**Prompt:** In the records below, find the line that contains "# replaced by" and the line that contains "set i [lsearch -exact $::abc_args -script]". Set down exactly those lines and every line between them, and nothing more.

---------- Data for analysis

Context: an optimization exercise on an open-source flow, tuned for small area. The choices shown serve that exercise and are no tape-out recipe.
Function was checked by simulation only, so behaviour that the tests miss may differ from the original.
No activity file was given, so power comes from the tool's default toggle rates.

// safe_cpu_wrapper
module safe_cpu_wrapper (
  input  logic                                       clk_i,
  input  logic                                       rst_ni,
  input  safe_pkg::safe_mode_e                       mode_i,
  input  safe_pkg::hart_mask_t                       master_i,
  input  safe_pkg::hart_mask_t                       dmr_pair_i,
  input  safe_pkg::hart_mask_t                       wfi_hold_i,
  input  safe_pkg::hart_mask_t                       sleep_i,
  input  logic [safe_pkg::NHARTS-1:0][safe_pkg::REQ_WIDTH-1:0] core_instr_req_i,
  input  logic [safe_pkg::NHARTS-1:0][safe_pkg::REQ_WIDTH-1:0] core_data_req_i,
  input  logic [safe_pkg::NHARTS-1:0][safe_pkg::RSP_WIDTH-1:0] mem_instr_rsp_i,
  input  logic [safe_pkg::NHARTS-1:0][safe_pkg::RSP_WIDTH-1:0] mem_data_rsp_i,
  output safe_pkg::hart_mask_t                       sleep_o,
  output logic [safe_pkg::NHARTS-1:0][safe_pkg::RSP_WIDTH-1:0] core_instr_rsp_o,
  output logic [safe_pkg::NHARTS-1:0][safe_pkg::RSP_WIDTH-1:0] core_data_rsp_o,
  output logic [safe_pkg::NHARTS-1:0][safe_pkg::REQ_WIDTH-1:0] mem_instr_req_o,
  output logic [safe_pkg::NHARTS-1:0][safe_pkg::REQ_WIDTH-1:0] mem_data_req_o,
  output logic                                       tmr_error_o,
  output logic                                       dmr_error_o,
  output safe_pkg::hart_mask_t                       tmr_error_id_o
);
  ...
For scale: ~15 flip-flops, about 1300 I/O pins, ~0.017 mm2 of cells after synthesis.
Settings: LEC_CHECK=0, CAP_MARGIN=20, CORE_AREA=3 3 597 77, DIE_AREA=0 0 600 80, SLEW_MARGIN=20; clock period 10.0 ns.
run.sh (not shown) runs the stock make flow with config.mk's settings and CLKGATE_MAP_FILE= SYNTH_SCRIPT=/design/flow/synth_recipe.tcl, a recipe that flattens the netlist after the stock synthesis.
The starting point aborted during 5_1_grt.
Rerun with:
Settings changed: CORE_AREA 3 3 597 77 to 10 10 440 440, DIE_AREA 0 0 600 80 to 0 0 450 450.
This time the run went through all stages and came out clean; synthesized cell count does not change; synthesized area stays the same.

---

Setup of job 177:
Another version of the RTL of safe_cpu_wrapper (not shown whole).
Size: ~15 flip-flops, ~1300 I/O pins, roughly 13000 um2 of cells after synthesis.
clock: 10.0 ns
lec_check: 0
cap_margin: 0
core_area: 10 10 440 440
cts_buf_list: sky130_fd_sc_hd__clkbuf_4 sky130_fd_sc_hd__clkbuf_8
die_area: 0 0 450 450
place_density: 0.35
slew_margin: 0
standard.sh (not shown) runs the stock make flow with config.mk's settings and CLKGATE_MAP_FILE= SYNTH_SCRIPT=/design/flow/synth_recipe.tcl, a recipe that flattens the netlist after the stock synthesis.
==> flow/flow/run.sh <==
#!/bin/bash
# Layout flow: the standard ORFS flow (standard.sh) with two changes.
#  - Synthesis runs flow/synth.tcl: synth_recipe.tcl unchanged except that ABC
#    maps with an area-oriented script (flow/abc_area_nf.script).
#  - The port buffers that buffer_ports inserts on every input and output are
#    sky130_fd_sc_hd__buf_1 cells.
# Each step's full output is in orfs/logs/; make's own output in flow_make.log.
set -euo pipefail
here=$(pwd)
bash standard.sh \
  "SYNTH_SCRIPT=$here/flow/synth.tcl" \
  "BUFFER_PORTS_ARGS=-buffer_cell sky130_fd_sc_hd__buf_1" \
  finish > "$here/flow_make.log" 2>&1
==> flow/flow/abc_area_nf.script <==
strash; &get -n; &st; &dch -f; &nf -a -R 1000; &put; topo
==> flow/flow/synth.tcl <==
# The standard synthesis (synth_recipe.tcl), with ORFS's ABC mapping script
# replaced by an area-oriented one (abc_area_nf.script beside this file).
set my_abc [file join [file dirname [file normalize [info script]]] abc_area_nf.script]
proc use_my_abc {args} {
  set i [lsearch -exact $::abc_args -script]
  if { $i >= 0 && [lindex $::abc_args [expr {$i + 1}]] ne $::my_abc } {
    lset ::abc_args [expr {$i + 1}] $::my_abc
  }
}
trace add variable ::abc_args write use_my_abc
proc synth {args} { yosys synth -nofsm -noshare {*}$args }
source $::env(SCRIPTS_DIR)/synth.tcl
# left out here: clear keep_hierarchy, flatten, clean up, hide names made inside functions, write 1_2_yosys.v
Here is what was changed in the inputs of job 5671 compared with job 177.
# job 177
export LEC_CHECK = 0
export CAP_MARGIN = 0
export CORE_AREA = 10 10 440 440
export CTS_BUF_LIST = sky130_fd_sc_hd__clkbuf_4 sky130_fd_sc_hd__clkbuf_8
export DIE_AREA = 0 0 450 450
export PLACE_DENSITY = 0.35
export SLEW_MARGIN = 0
create_clock -name core_clock -period 10.0 [get_ports {clk_i}]
# job 5671
export LEC_CHECK = 0
export CAP_MARGIN = 20
export CORE_AREA = 10 10 440 440
export DIE_AREA = 0 0 450 450
export SLEW_MARGIN = 20
create_clock -name core_clock -period 10.0 [get_ports {clk_i}]
Findings:
Re fmax: job 5671 is about 2.6% down on job 177. Summary of job 5671 over job 177: number of vias after detailed routing rose by 946; sequential cell area share level; routing usage on met2 higher. Total power draw ended up about 8% higher on job 5671 than on job 177. Wire length: job 5671 worse than job 177.
What follows belongs to an exercise in optimizing a design on an open flow for small area and a short achievable clock period; a production flow would make more cautious choices.
Only simulation tests tie the RTL to the original design; equivalence was not proved.
Power is estimated from default activity; no workload was simulated. The clock port is modelled as an ideal driver; clocking choices that lean on that would not hold on a real chip.

## dcache_top
module dcache_top (
	input  logic        clk,
	input  logic        rst,
	input  logic [31:0] cpu_addr,
	input  logic [3:0]  cpu_byte_en,
	input  logic        cpu_read,
	input  logic        cpu_write,
	input  logic [31:0] cpu_wr_data,
	output logic [31:0] cpu_rd_data,
	output logic        cpu_stall,
	output logic [31:0] mem_addr,
	output logic        mem_addr_valid,
	output logic        mem_we,
	output logic [31:0] mem_wr_data,
	output logic        mem_wr_valid,
	output logic        mem_wr_last,
	input  logic        mem_addr_ready,
	input  logic        mem_rd_valid,
	input  logic [31:0] mem_rd_data,
	input  logic        mem_wr_ready,
	input  logic        mem_wr_done
);
Size in the first run: roughly 3,000 cells after synthesis, ~1,300 flip-flops, ~50,000 µm² of cells after synthesis.
Settings: LEC_CHECK=0, CAP_MARGIN=20, CORE_MARGIN=2, CORE_UTILIZATION=70, PLACE_DENSITY=0.8, SETUP_SLACK_MARGIN=2.0, SLEW_MARGIN=20, SYNTH_HIERARCHICAL=1, SYNTH_MINIMUM_KEEP_SIZE=0, TNS_END_PERCENT=100, BUFFER_PORTS_ARGS=-buffer_cell sky130_fd_sc_hd__buf_2, CTS_ARGS=-sink_clustering_enable -repair_clock_nets -dont_use_dummy_load -sink_clustering_size 30 -sink_clustering_max_diameter 80 -buf_list {sky130_fd_sc_hd__clkbuf_8 sky130_fd_sc_hd__clkbuf_16}; clock period 6.5 ns.
standard.sh (not shown) runs the stock make flow with config.mk's settings and CLKGATE_MAP_FILE= SYNTH_SCRIPT=/design/flow/synth_recipe.tcl, a recipe that flattens the netlist after the stock synthesis.
==> flow/flow/run.sh <==
#!/bin/bash
# The standard layout with two changes to how it is made:
#  - ports get plain buffers (buf_2) instead of the resizer's default pick, a delay cell;
#  - the clock tree uses clkbuf_8/clkbuf_16, clusters of up to 30 sinks within 80 um,
#    and no dummy loads.
# Synthesis, floorplan, power grid, placement, repair and routing are the standard flow's.
# make's full output goes to flow_make.log here; ORFS keeps each step's log under orfs/logs.
set -euo pipefail
cat >> config.mk <<'EOC'
export BUFFER_PORTS_ARGS = -buffer_cell sky130_fd_sc_hd__buf_2
export CTS_ARGS = -sink_clustering_enable -repair_clock_nets -dont_use_dummy_load -sink_clustering_size 30 -sink_clustering_max_diameter 80 -buf_list {sky130_fd_sc_hd__clkbuf_8 sky130_fd_sc_hd__clkbuf_16}
EOC
bash standard.sh > flow_make.log 2>&1
==> next run, changes <==
--- a/flow/flow/run.sh
+++ b/flow/flow/run.sh
@@ -4 +4 @@
-#  - the clock tree uses clkbuf_8/clkbuf_16, clusters of up to 30 sinks within 80 um,
+#  - the clock tree uses clkbuf_4/clkbuf_8, clusters of up to 12 sinks within 50 um,
@@ -11 +11 @@
-export CTS_ARGS = -sink_clustering_enable -repair_clock_nets -dont_use_dummy_load -sink_clustering_size 30 -sink_clustering_max_diameter 80 -buf_list {sky130_fd_sc_hd__clkbuf_8 sky130_fd_sc_hd__clkbuf_16}
+export CTS_ARGS = -sink_clustering_enable -repair_clock_nets -dont_use_dummy_load -sink_clustering_size 12 -sink_clustering_max_diameter 50 -buf_list {sky130_fd_sc_hd__clkbuf_4 sky130_fd_sc_hd__clkbuf_8}
--- a/flow/config.mk
+++ b/flow/config.mk
@@ -18 +18 @@
-export CTS_ARGS = -sink_clustering_enable -repair_clock_nets -dont_use_dummy_load -sink_clustering_size 30 -sink_clustering_max_diameter 80 -buf_list {sky130_fd_sc_hd__clkbuf_8 sky130_fd_sc_hd__clkbuf_16}
+export CTS_ARGS = -sink_clustering_enable -repair_clock_nets -dont_use_dummy_load -sink_clustering_size 12 -sink_clustering_max_diameter 50 -buf_list {sky130_fd_sc_hd__clkbuf_4 sky130_fd_sc_hd__clkbuf_8}
The new run completed with no timing, DRC or antenna violations.
Core utilization increases by 2.0 points.
Via count goes up by 5.0%.
Wire length increases by 7.2%.
Die area is unchanged.


## main
dcache_top, a different RTL version from the one above (not shown whole).
For scale: about 3100 cells after synthesis, ~210 I/O pins, about 0.052 mm^2 of cells after synthesis.
==> flow/design.v (excerpt) <==
module dcache_top (
	input  logic        clk,
	input  logic        rst,
	input  logic [31:0] cpu_addr,
	input  logic [3:0]  cpu_byte_en,
	input  logic        cpu_read,
	input  logic        cpu_write,
	input  logic [31:0] cpu_wr_data,
	output logic [31:0] cpu_rd_data,
	output logic        cpu_stall,
	output logic [31:0] mem_addr,
	output logic        mem_addr_valid,
	output logic        mem_we,
	output logic [31:0] mem_wr_data,
	output logic        mem_wr_valid,
	output logic        mem_wr_last,
	input  logic        mem_addr_ready,
	input  logic        mem_rd_valid,
	input  logic [31:0] mem_rd_data,
	input  logic        mem_wr_ready,
	input  logic        mem_wr_done
);
clock: 6.5 ns
lec_check: 0
cap_margin: 20
core_margin: 2
core_utilization: 60
place_density: 0.75
setup_slack_margin: 2.2
slew_margin: 20
synth_hierarchical: 1
synth_minimum_keep_size: 0
tns_end_percent: 100
buffer_ports_args: -buffer_cell sky130_fd_sc_hd__buf_4
cts_args: -sink_clustering_enable -repair_clock_nets -dont_use_dummy_load -buf_list {sky130_fd_sc_hd__clkbuf_4 sky130_fd_sc_hd__clkbuf_8}
==> flow/flow/run.sh <==
#!/bin/bash
# The standard layout with two changes to how it is made:
#  - ports get plain buffers (buf_4) instead of the resizer's default pick, a delay cell;
#  - the clock tree uses clkbuf_4/clkbuf_8 and no dummy loads.
# Synthesis, floorplan, power grid, placement, repair and routing are the standard flow's.
# make's full output goes to flow_make.log here; ORFS keeps each step's log under orfs/logs.
set -euo pipefail
cat >> config.mk <<'EOC'
export BUFFER_PORTS_ARGS = -buffer_cell sky130_fd_sc_hd__buf_4
export CTS_ARGS = -sink_clustering_enable -repair_clock_nets -dont_use_dummy_load -buf_list {sky130_fd_sc_hd__clkbuf_4 sky130_fd_sc_hd__clkbuf_8}
EOC
bash standard.sh > flow_make.log 2>&1
main: PASS, flow complete, no timing, DRC or antenna violations
Relative to main, the following input files were edited for the feature branch:
Settings: CTS_ARGS now -sink_clustering_enable -repair_clock_nets -dont_use_dummy_load -sink_clustering_size 15 -sink_clustering_max_diameter 60 -buf_list {sky130_fd_sc_hd__clkbuf_4 sky130_fd_sc_hd__clkbuf_8}, was -sink_clustering_enable -repair_clock_nets -dont_use_dummy_load -buf_list {sky130_fd_sc_hd__clkbuf_4 sky130_fd_sc_hd__clkbuf_8}; BUFFER_PORTS_ARGS now -buffer_cell sky130_fd_sc_hd__buf_2, was -buffer_cell sky130_fd_sc_hd__buf_4; PLACE_DENSITY now 0.8, was 0.75; CORE_UTILIZATION now 70, was 60.
==> flow/flow/run.sh <==
#!/bin/bash
# The standard layout with two changes to how it is made:
#  - ports get plain buffers (buf_2) instead of the resizer's default pick, a delay cell;
#  - the clock tree uses clkbuf_4/clkbuf_8, clusters of up to 15 sinks within 60 um,
#    and no dummy loads.
# Synthesis, floorplan, power grid, placement, repair and routing are the standard flow's.
# make's full output goes to flow_make.log here; ORFS keeps each step's log under orfs/logs.
set -euo pipefail
cat >> config.mk <<'EOC'
export BUFFER_PORTS_ARGS = -buffer_cell sky130_fd_sc_hd__buf_2
export CTS_ARGS = -sink_clustering_enable -repair_clock_nets -dont_use_dummy_load -sink_clustering_size 15 -sink_clustering_max_diameter 60 -buf_list {sky130_fd_sc_hd__clkbuf_4 sky130_fd_sc_hd__clkbuf_8}
EOC
bash standard.sh > flow_make.log 2>&1
[summary]
Changes observed in the feature branch relative to main: instance area at placement went down by 1.4%; worst hold slack saw an increase; power now smaller. Sort the feature branch and main by area growth from synthesis to layout, ascending, and the feature branch comes first. Maximum frequency improves in the feature branch relative to main. The feature branch against main; die area is down by more than 10%. The xor/xnor share of the synthesized area of main and that of the feature branch are within noise of each other. Taking main as the reference, in the feature branch post-route worst setup slack picked up an extra 0.060 ns; clock period minus final worst setup slack saw a decrease.

## what the ideal ports hide
Ports are ideal in the flow. The routed layouts listed here were re-timed in OpenROAD.
Step 1 sets driving cells, clkbuf_16 on the clock port and buf_2 on the other inputs (assumed; they add their load-dependent delay and slew).
Step 2 times the ports against the registers' clock, not the clock port: input delays grow and output delays shrink by t, the midpoint of the rising clock arrivals with the driver on.
a / b / c = ideal ports / drivers / drivers and shift; a / b = the first two.
| run | t, ns | slack for setup (ns) | hold slack, ns | latest minus earliest clock arrival (ns) | cell pins on the clock port's net |
|---|---|---|---|---|---|
| the first run of note 1 | 0.707 | 1.925 / 1.767 / 1.258 | 0.482 / 0.482 / 0.482 | 0.048 / 0.048 | 1 |
| the second run of note 1 | 0.828 | 1.595 / 1.421 / 1.064 | 0.481 / 0.440 / 0.487 | 0.068 / 0.068 | 1 |
| main | 0.907 | 1.936 / 1.798 / 1.798 | 0.324 / 0.355 / 0.481 | 0.087 / 0.087 | 1 |
| the feature branch | 0.786 | 1.996 / 1.852 / 1.574 | 0.488 / 0.488 / 0.488 | 0.086 / 0.086 | 1 |
After both steps every run listed still meets setup and hold. For the first run of note 1, which loses most, drivers alone change the setup slack by -0.158 ns; drivers and shift together by -0.667 ns.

--------------------

**Exercise output:**
# replaced by an area-oriented one (abc_area_nf.script beside this file).
set my_abc [file join [file dirname [file normalize [info script]]] abc_area_nf.script]
proc use_my_abc {args} {
  set i [lsearch -exact $::abc_args -script]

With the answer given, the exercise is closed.